Visual engagement of nearly 500 children in this age group was measured by monitoring their eye movements as they watched video scenes of social interaction, the researchers from Marcus Autism Center, Children's Healthcare of Atlanta, US, said in their study.
Data regarding what social information children looked at and what they did not was thus collected.
Using this data, a diagnostic prediction of autism was provided and compared with expert clinical diagnosis of autism, which is the current gold standard.
The tool measuring social visual engagement gave 71 per cent true positives and 80.7 per cent true negatives compared to the expert diagnoses, the study published in the Journal of the American Medical Association (JAMA) and on JAMA Network Open said.
A 'true positive' here is when the child in question is clinically diagnosed with autism and the newly developed diagnosis tool re-affirms it, whereas a 'true negative' is when the child is clinically diagnosed to not have autism and this new tool re-affirms that.
This implies the tool still isn't as good as expert human professional diagnosis, since there were false positives 29 per cent of the time, where experts did not think the child was actually autistic, and false negatives 20 per cent of the time, where the visual engagement tool did not see any unusual pattern but an expert diagnosed the child as autistic based on other information.

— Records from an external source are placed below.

--- config.mk ---
export PLATFORM = sky130hd
export DESIGN_NAME = chan_irq_status_ctrl
export DESIGN_NICKNAME = d
export VERILOG_FILES = /design/src/rtl/cisc_pkg.sv /design/src/rtl/cisc_status_bank.sv /design/src/rtl/cisc_enable_reg.sv /design/src/rtl/cisc_irq_merge.sv /design/src/rtl/chan_irq_status_ctrl.sv
export SDC_FILE = /design/constraint.sdc
export NUM_CORES = 1
export LEC_CHECK = 0
export ABC_AREA = 1
export BUFFER_PORTS_ARGS = -buffer_cell sky130_fd_sc_hd__clkbuf_2
export CELL_PAD_IN_SITES_DETAIL_PLACEMENT = 0
export CELL_PAD_IN_SITES_GLOBAL_PLACEMENT = 1
export CORE_MARGIN = 2
export CORE_UTILIZATION = 30
export DETAILED_ROUTE_END_ITERATION = 10
export HOLD_SLACK_MARGIN = 0.02
export PLACE_DENSITY = 0.76
export SLEW_MARGIN = 10
export SYNTH_ARGS = -nofsm -noshare
export SYNTH_HDL_FRONTEND = slang
export SYNTH_HIERARCHICAL = 1
export SYNTH_SLANG_ARGS = --single-unit
--- constraint.sdc ---
create_clock -name clk -period 1.8 [get_ports clk]
set_clock_uncertainty 0.2 [all_clocks]
set_input_delay 0.18 -clock clk [delete_from_list [all_inputs] [get_ports clk]]
set_output_delay 0.18 -clock clk [all_outputs]
set_load 0.05 [all_outputs]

However, the results are promising enough that the tool could help pave the way for an earlier and confident diagnosis in many children, in addition to reducing burdens on the healthcare system by cutting down wait times for assessments, the researchers said.

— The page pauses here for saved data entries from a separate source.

**src/rtl/exc_sp_pkg.sv**
```systemverilog
package exc_sp_pkg;
  localparam int SP_W        = 32;
  localparam int FRAME_WORDS = 8;
  localparam int WORD_BYTES  = 4;
  localparam int SLOT_W      = $clog2(FRAME_WORDS);
  localparam int FRAME_BYTES = FRAME_WORDS * WORD_BYTES;

  typedef enum logic [1:0] {
    RET_HANDLER     = 2'b00,
    RET_THREAD_MAIN = 2'b01,
    RET_THREAD_PROC = 2'b10,
    RET_BAD         = 2'b11
  } ret_code_e;

  // lowest address of a frame pushed below sp
  function automatic logic [SP_W-1:0] frame_base(input logic [SP_W-1:0] sp);
    return sp - SP_W'(FRAME_BYTES);
  endfunction

  // address of one frame word
  function automatic logic [SP_W-1:0] slot_addr(input logic [SP_W-1:0] base,
                                                input logic [SLOT_W-1:0] slot);
    return base + SP_W'(slot) * SP_W'(WORD_BYTES);
  endfunction

  // force word alignment
  function automatic logic [SP_W-1:0] word_align(input logic [SP_W-1:0] v);
    return v & ~SP_W'(WORD_BYTES - 1);
  endfunction
endpackage

```
**src/rtl/exc_sp_bank.sv**
```systemverilog
module exc_sp_bank
  import exc_sp_pkg::*;
#(
  parameter logic [SP_W-1:0] MSP_RESET = 32'h2000_0400
) (
  input  logic            clk,
  input  logic            rst_n,
  input  logic            msp_we_i,
  input  logic            psp_we_i,
  input  logic [SP_W-1:0] wdata_i,
  input  logic            upd_en_i,
  input  logic            upd_psp_i,
  input  logic [SP_W-1:0] upd_val_i,
  output logic [SP_W-1:0] msp_o,
  output logic [SP_W-1:0] psp_o
);
  localparam int NBANK = 2;

  logic [SP_W-1:0] sp_q  [NBANK];
  logic            wr_en [NBANK];
  logic [SP_W-1:0] rst_v [NBANK];

  assign wr_en[0] = msp_we_i;
  assign wr_en[1] = psp_we_i;
  assign rst_v[0] = word_align(MSP_RESET);
  assign rst_v[1] = '0;

  for (genvar i = 0; i < NBANK; i++) begin : g_bank
    logic upd_hit;
    assign upd_hit = upd_en_i && (upd_psp_i == (i == 1));
    // frame update wins over an explicit write in the same cycle
    always_ff @(posedge clk) begin
      if (!rst_n)         sp_q[i] <= rst_v[i];
      else if (upd_hit)   sp_q[i] <= upd_val_i;
      else if (wr_en[i])  sp_q[i] <= word_align(wdata_i);
    end
  end

  assign msp_o = sp_q[0];
  assign psp_o = sp_q[1];
endmodule

```
**src/rtl/exc_sp_stacker.sv**
```systemverilog
module exc_sp_stacker
  import exc_sp_pkg::*;
(
  input  logic              clk,
  input  logic              rst_n,
  input  logic              take_i,
  input  logic              use_psp_i,
  input  logic [SP_W-1:0]   sp_i,
  output logic              busy_o,
  output logic              push_we_o,
  output logic [SP_W-1:0]   push_addr_o,
  output logic [SLOT_W-1:0] slot_o,
  output logic              upd_en_o,
  output logic              upd_psp_o,
  output logic [SP_W-1:0]   upd_val_o
);
  localparam logic [SLOT_W-1:0] LAST_SLOT = SLOT_W'(FRAME_WORDS - 1);

  logic              busy_q;
  logic [SLOT_W-1:0] cnt_q;
  logic [SP_W-1:0]   base_q;
  logic              onpsp_q;

  always_ff @(posedge clk) begin
    if (!rst_n) begin
      busy_q  <= 1'b0;
      cnt_q   <= '0;
      base_q  <= '0;
      onpsp_q <= 1'b0;
    end else if (busy_q) begin
      cnt_q <= cnt_q + 1'b1;
      if (cnt_q == LAST_SLOT) busy_q <= 1'b0;
    end else if (take_i) begin
      busy_q  <= 1'b1;
      cnt_q   <= '0;
      base_q  <= frame_base(sp_i);
      onpsp_q <= use_psp_i;
    end
  end

  assign busy_o      = busy_q;
  assign push_we_o   = busy_q;
  assign push_addr_o = slot_addr(base_q, cnt_q);
  assign slot_o      = cnt_q;
  assign upd_en_o    = busy_q && (cnt_q == LAST_SLOT);
  assign upd_psp_o   = onpsp_q;
  assign upd_val_o   = base_q;
endmodule

```
**src/rtl/exc_sp_mode.sv**
```systemverilog
module exc_sp_mode
  import exc_sp_pkg::*;
(
  input  logic       clk,
  input  logic       rst_n,
  input  logic       exc_req_i,
  input  logic       ret_req_i,
  input  logic [1:0] ret_code_i,
  input  logic       ctl_we_i,
  input  logic [1:0] ctl_wdata_i,
  input  logic       busy_i,
  output logic       handler_o,
  output logic [1:0] ctl_o,
  output logic       take_o,
  output logic       tail_o,
  output logic       ret_err_o
);
  logic       handler_q;
  logic [1:0] ctl_q;
  logic       pend_q;
  logic [1:0] pend_code_q;
  logic       err_q;

  logic       ret_in, eff_ret, code_ok, ret_do, ctl_do, priv;
  logic [1:0] eff_code;

  always_comb begin
    ret_in   = ret_req_i && handler_q;
    eff_ret  = !busy_i && (pend_q || ret_in);
    eff_code = pend_q ? pend_code_q : ret_code_i;
    code_ok  = ret_code_e'(eff_code) != RET_BAD;
    tail_o   = exc_req_i && eff_ret && code_ok;
    take_o   = exc_req_i && !busy_i && !tail_o;
    ret_do   = eff_ret && code_ok && !exc_req_i;
    priv     = handler_q || !ctl_q[0];
    ctl_do   = ctl_we_i && priv && !busy_i && !exc_req_i && !eff_ret;
  end

  always_ff @(posedge clk) begin
    if (!rst_n) begin
      handler_q   <= 1'b0;
      ctl_q       <= 2'b00;
      pend_q      <= 1'b0;
      pend_code_q <= 2'b00;
      err_q       <= 1'b0;
    end else begin
      err_q <= eff_ret && !code_ok;
      if (busy_i) begin
        if (ret_in) begin
          pend_q      <= 1'b1;
          pend_code_q <= ret_code_i;
        end
      end else begin
        pend_q <= 1'b0;
      end
      if (take_o) begin
        handler_q <= 1'b1;
      end else if (ret_do) begin
        case (ret_code_e'(eff_code))
          RET_THREAD_MAIN: begin handler_q <= 1'b0; ctl_q[1] <= 1'b0; end
          RET_THREAD_PROC: begin handler_q <= 1'b0; ctl_q[1] <= 1'b1; end
          default: ;
        endcase
      end else if (ctl_do) begin
        ctl_q <= ctl_wdata_i;
      end
    end
  end

  assign handler_o = handler_q;
  assign ctl_o     = ctl_q;
  assign ret_err_o = err_q;
endmodule

```
**src/rtl/exc_sp_ctrl.sv**
```systemverilog
module exc_sp_ctrl
  import exc_sp_pkg::*;
#(
  parameter logic [SP_W-1:0] MSP_RESET = 32'h2000_0400
) (
  input  logic              clk,
  input  logic              rst_n,
  input  logic              exc_req,
  input  logic              ret_req,
  input  logic [1:0]        ret_code,
  input  logic              ctl_we,
  input  logic [1:0]        ctl_wdata,
  input  logic              msp_we,
  input  logic              psp_we,
  input  logic [SP_W-1:0]   sp_wdata,
  output logic [SP_W-1:0]   msp_out,
  output logic [SP_W-1:0]   psp_out,
  output logic [SP_W-1:0]   sp_active,
  output logic              handler_mode,
  output logic              privileged,
  output logic              busy,
  output logic              push_we,
  output logic [SP_W-1:0]   push_addr,
  output logic [SLOT_W-1:0] push_slot,
  output logic              ret_err
);
  // named internal events
  logic            take_exc;
  logic            tail_chain;
  logic            psp_sel;
  logic            stack_done;
  logic            upd_psp;
  logic [SP_W-1:0] upd_val;
  logic [1:0]      ctl;

  exc_sp_mode u_mode (
    .clk, .rst_n,
    .exc_req_i(exc_req), .ret_req_i(ret_req), .ret_code_i(ret_code),
    .ctl_we_i(ctl_we), .ctl_wdata_i(ctl_wdata), .busy_i(busy),
    .handler_o(handler_mode), .ctl_o(ctl),
    .take_o(take_exc), .tail_o(tail_chain), .ret_err_o(ret_err)
  );

  assign psp_sel    = !handler_mode && ctl[1];
  assign privileged = handler_mode || !ctl[0];
  assign sp_active  = psp_sel ? psp_out : msp_out;

  exc_sp_stacker u_stack (
    .clk, .rst_n,
    .take_i(take_exc), .use_psp_i(psp_sel), .sp_i(sp_active),
    .busy_o(busy), .push_we_o(push_we), .push_addr_o(push_addr), .slot_o(push_slot),
    .upd_en_o(stack_done), .upd_psp_o(upd_psp), .upd_val_o(upd_val)
  );

  exc_sp_bank #(.MSP_RESET(MSP_RESET)) u_bank (
    .clk, .rst_n,
    .msp_we_i(msp_we), .psp_we_i(psp_we), .wdata_i(sp_wdata),
    .upd_en_i(stack_done), .upd_psp_i(upd_psp), .upd_val_i(upd_val),
    .msp_o(msp_out), .psp_o(psp_out)
  );
endmodule

```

"The far-reaching implications of these results may mean that children who currently have limited access to expert care and face two or more years of waiting and referrals before finally being diagnosed at age four or five may now be eligible for diagnosis between the ages of 16 and 30 months," said Ami Klin, the study's co-author.
Children diagnosed with autism spectrum disorder (ASD), a developmental disability caused by differences in the brain, often experience problems with social communication and interaction, and many show restricted or repetitive behaviours or interests, according to the Center for Disease Control and Prevention (CDC), US.

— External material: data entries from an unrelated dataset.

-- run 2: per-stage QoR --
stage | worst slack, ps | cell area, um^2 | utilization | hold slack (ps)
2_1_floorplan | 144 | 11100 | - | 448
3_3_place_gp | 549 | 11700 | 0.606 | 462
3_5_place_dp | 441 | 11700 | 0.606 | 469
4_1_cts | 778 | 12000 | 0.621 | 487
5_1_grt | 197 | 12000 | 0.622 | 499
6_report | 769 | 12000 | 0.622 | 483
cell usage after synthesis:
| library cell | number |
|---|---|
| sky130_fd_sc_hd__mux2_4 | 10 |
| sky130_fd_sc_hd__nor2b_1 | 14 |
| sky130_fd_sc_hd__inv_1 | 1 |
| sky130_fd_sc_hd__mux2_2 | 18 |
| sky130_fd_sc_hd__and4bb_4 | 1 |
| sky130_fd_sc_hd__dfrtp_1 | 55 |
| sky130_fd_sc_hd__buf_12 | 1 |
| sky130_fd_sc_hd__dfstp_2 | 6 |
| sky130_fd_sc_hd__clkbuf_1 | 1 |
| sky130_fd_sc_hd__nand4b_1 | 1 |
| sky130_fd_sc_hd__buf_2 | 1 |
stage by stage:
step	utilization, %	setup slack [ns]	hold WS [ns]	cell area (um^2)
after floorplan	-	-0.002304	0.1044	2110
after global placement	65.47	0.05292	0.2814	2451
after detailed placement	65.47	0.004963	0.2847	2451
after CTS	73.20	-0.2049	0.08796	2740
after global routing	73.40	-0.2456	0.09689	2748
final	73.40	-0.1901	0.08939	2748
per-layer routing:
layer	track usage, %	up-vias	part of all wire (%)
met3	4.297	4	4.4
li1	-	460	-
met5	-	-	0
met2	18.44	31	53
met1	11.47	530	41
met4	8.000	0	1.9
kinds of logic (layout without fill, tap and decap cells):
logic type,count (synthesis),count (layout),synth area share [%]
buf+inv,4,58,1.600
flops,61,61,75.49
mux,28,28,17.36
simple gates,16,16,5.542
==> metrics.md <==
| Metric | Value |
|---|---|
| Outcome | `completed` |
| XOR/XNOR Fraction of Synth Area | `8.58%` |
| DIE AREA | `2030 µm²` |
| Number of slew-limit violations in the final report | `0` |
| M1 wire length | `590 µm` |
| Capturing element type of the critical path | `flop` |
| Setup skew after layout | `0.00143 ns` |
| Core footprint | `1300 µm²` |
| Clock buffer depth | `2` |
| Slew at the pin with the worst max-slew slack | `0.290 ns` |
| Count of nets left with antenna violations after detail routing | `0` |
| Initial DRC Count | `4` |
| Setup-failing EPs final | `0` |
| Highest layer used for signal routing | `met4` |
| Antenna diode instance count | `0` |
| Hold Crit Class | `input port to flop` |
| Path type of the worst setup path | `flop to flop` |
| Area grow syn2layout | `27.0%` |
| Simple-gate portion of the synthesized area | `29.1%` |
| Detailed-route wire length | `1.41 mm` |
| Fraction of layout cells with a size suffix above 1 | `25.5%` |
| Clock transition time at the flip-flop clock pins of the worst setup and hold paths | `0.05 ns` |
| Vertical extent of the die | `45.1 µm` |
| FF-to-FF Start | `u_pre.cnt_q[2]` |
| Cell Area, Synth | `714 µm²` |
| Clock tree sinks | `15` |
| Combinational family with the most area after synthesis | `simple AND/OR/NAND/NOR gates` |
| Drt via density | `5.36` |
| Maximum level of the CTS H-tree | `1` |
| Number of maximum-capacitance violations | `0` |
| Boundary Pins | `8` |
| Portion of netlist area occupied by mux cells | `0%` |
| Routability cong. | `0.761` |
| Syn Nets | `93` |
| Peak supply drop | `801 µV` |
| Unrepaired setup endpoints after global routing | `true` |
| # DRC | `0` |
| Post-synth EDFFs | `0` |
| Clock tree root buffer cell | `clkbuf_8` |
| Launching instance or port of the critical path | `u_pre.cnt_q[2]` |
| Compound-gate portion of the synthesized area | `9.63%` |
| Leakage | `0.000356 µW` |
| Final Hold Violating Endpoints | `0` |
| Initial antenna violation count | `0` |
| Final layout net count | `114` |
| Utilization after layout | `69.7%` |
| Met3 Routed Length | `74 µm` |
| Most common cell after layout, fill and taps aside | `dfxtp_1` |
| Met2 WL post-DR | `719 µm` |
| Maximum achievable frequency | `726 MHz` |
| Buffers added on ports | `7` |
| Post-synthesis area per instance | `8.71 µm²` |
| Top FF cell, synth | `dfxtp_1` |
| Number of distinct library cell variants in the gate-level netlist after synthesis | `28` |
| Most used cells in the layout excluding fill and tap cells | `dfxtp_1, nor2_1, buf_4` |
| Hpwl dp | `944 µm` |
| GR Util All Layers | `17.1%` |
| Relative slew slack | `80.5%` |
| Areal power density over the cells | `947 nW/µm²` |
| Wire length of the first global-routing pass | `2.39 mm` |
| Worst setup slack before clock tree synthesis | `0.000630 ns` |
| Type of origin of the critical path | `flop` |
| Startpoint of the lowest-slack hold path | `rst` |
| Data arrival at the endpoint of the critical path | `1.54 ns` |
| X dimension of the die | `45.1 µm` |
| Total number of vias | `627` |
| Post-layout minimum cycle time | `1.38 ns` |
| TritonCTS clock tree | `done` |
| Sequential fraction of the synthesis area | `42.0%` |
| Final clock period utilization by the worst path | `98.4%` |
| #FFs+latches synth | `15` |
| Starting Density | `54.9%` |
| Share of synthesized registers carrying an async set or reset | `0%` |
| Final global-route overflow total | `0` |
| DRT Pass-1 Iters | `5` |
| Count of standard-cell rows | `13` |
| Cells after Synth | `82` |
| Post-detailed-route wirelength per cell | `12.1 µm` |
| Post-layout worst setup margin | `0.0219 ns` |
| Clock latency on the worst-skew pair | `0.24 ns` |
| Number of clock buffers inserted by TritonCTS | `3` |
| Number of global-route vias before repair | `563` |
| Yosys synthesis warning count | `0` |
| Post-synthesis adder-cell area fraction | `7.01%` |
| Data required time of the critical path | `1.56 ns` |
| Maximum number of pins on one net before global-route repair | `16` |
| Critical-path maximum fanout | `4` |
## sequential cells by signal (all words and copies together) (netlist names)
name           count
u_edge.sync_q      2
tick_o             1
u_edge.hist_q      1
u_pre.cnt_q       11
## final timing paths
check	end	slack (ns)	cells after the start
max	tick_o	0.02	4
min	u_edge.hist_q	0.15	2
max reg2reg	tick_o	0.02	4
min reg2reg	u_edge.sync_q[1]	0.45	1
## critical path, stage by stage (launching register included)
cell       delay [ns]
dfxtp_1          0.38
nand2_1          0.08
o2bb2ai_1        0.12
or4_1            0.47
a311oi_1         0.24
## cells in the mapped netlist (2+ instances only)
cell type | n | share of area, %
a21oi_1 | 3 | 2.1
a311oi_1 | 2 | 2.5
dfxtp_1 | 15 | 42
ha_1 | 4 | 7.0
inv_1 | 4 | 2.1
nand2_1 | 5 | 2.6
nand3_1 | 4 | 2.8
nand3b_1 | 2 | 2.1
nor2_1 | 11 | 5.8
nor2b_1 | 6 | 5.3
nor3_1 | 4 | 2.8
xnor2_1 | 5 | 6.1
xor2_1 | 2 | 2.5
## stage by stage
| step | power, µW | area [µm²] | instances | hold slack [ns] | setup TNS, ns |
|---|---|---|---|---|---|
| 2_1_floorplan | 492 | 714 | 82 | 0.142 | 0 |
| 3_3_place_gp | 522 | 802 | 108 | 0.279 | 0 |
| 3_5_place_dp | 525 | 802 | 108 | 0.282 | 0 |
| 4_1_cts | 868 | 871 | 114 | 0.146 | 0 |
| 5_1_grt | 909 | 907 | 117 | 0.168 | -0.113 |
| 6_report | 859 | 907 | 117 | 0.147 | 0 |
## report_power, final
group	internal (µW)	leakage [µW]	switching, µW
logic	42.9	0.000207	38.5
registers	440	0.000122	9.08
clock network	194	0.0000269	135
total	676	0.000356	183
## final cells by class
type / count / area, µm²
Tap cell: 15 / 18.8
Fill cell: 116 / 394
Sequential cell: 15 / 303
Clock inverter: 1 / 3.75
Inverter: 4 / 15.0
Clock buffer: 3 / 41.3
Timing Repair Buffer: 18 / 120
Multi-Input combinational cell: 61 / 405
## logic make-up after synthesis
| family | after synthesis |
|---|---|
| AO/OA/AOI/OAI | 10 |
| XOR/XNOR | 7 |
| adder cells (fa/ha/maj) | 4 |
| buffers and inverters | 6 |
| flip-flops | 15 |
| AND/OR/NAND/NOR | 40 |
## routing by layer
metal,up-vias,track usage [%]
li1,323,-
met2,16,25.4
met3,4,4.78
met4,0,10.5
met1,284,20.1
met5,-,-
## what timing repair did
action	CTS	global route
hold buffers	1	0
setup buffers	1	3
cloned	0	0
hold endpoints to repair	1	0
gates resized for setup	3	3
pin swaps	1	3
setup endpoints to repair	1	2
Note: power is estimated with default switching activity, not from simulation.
$ cat config.mk
export PLATFORM = sky130hd
export DESIGN_NAME = flash_wp_ctrl
export DESIGN_NICKNAME = d
export VERILOG_FILES = /design/src/rtl/flash_wp_ctrl.sv
export SDC_FILE = /design/constraint.sdc
export NUM_CORES = 1
export LEC_CHECK = 0
export BUFFER_PORTS_ARGS = -buffer_cell sky130_fd_sc_hd__buf_2
export CAP_MARGIN = 5
export CORE_UTILIZATION = 40
export CTS_CLUSTER_SIZE = 24
export DETAILED_ROUTE_END_ITERATION = 6
export PLACE_DENSITY = 0.76
export SETUP_SLACK_MARGIN = 0.4
export SLEW_MARGIN = 40
export SYNTH_ARGS = -nofsm -noshare
export SYNTH_HDL_FRONTEND = slang
export SYNTH_SLANG_ARGS = --single-unit
$ cat constraint.sdc
create_clock -name clk -period 5.6 [get_ports clk]
set_input_delay 0.56 -clock clk [delete_from_list [all_inputs] [get_ports clk]]
set_output_delay 0.56 -clock clk [all_outputs]
set_load 0.02 [all_outputs]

Autistic children may also have different ways of learning, moving or paying attention.
Previous studies have showed that differences in visual engagement of autistic children with their social surroundings emerge early in infancy and are directly related to individual genetic differences.
Warren Jones, lead author, and Ami Klin have developed this technology to reliably measure these differences as a biomarker for clinicians to use, they said.
"The results show that the way in which young children look at social information can serve as an effective and objective biomarker for early signs of autism," said Jones.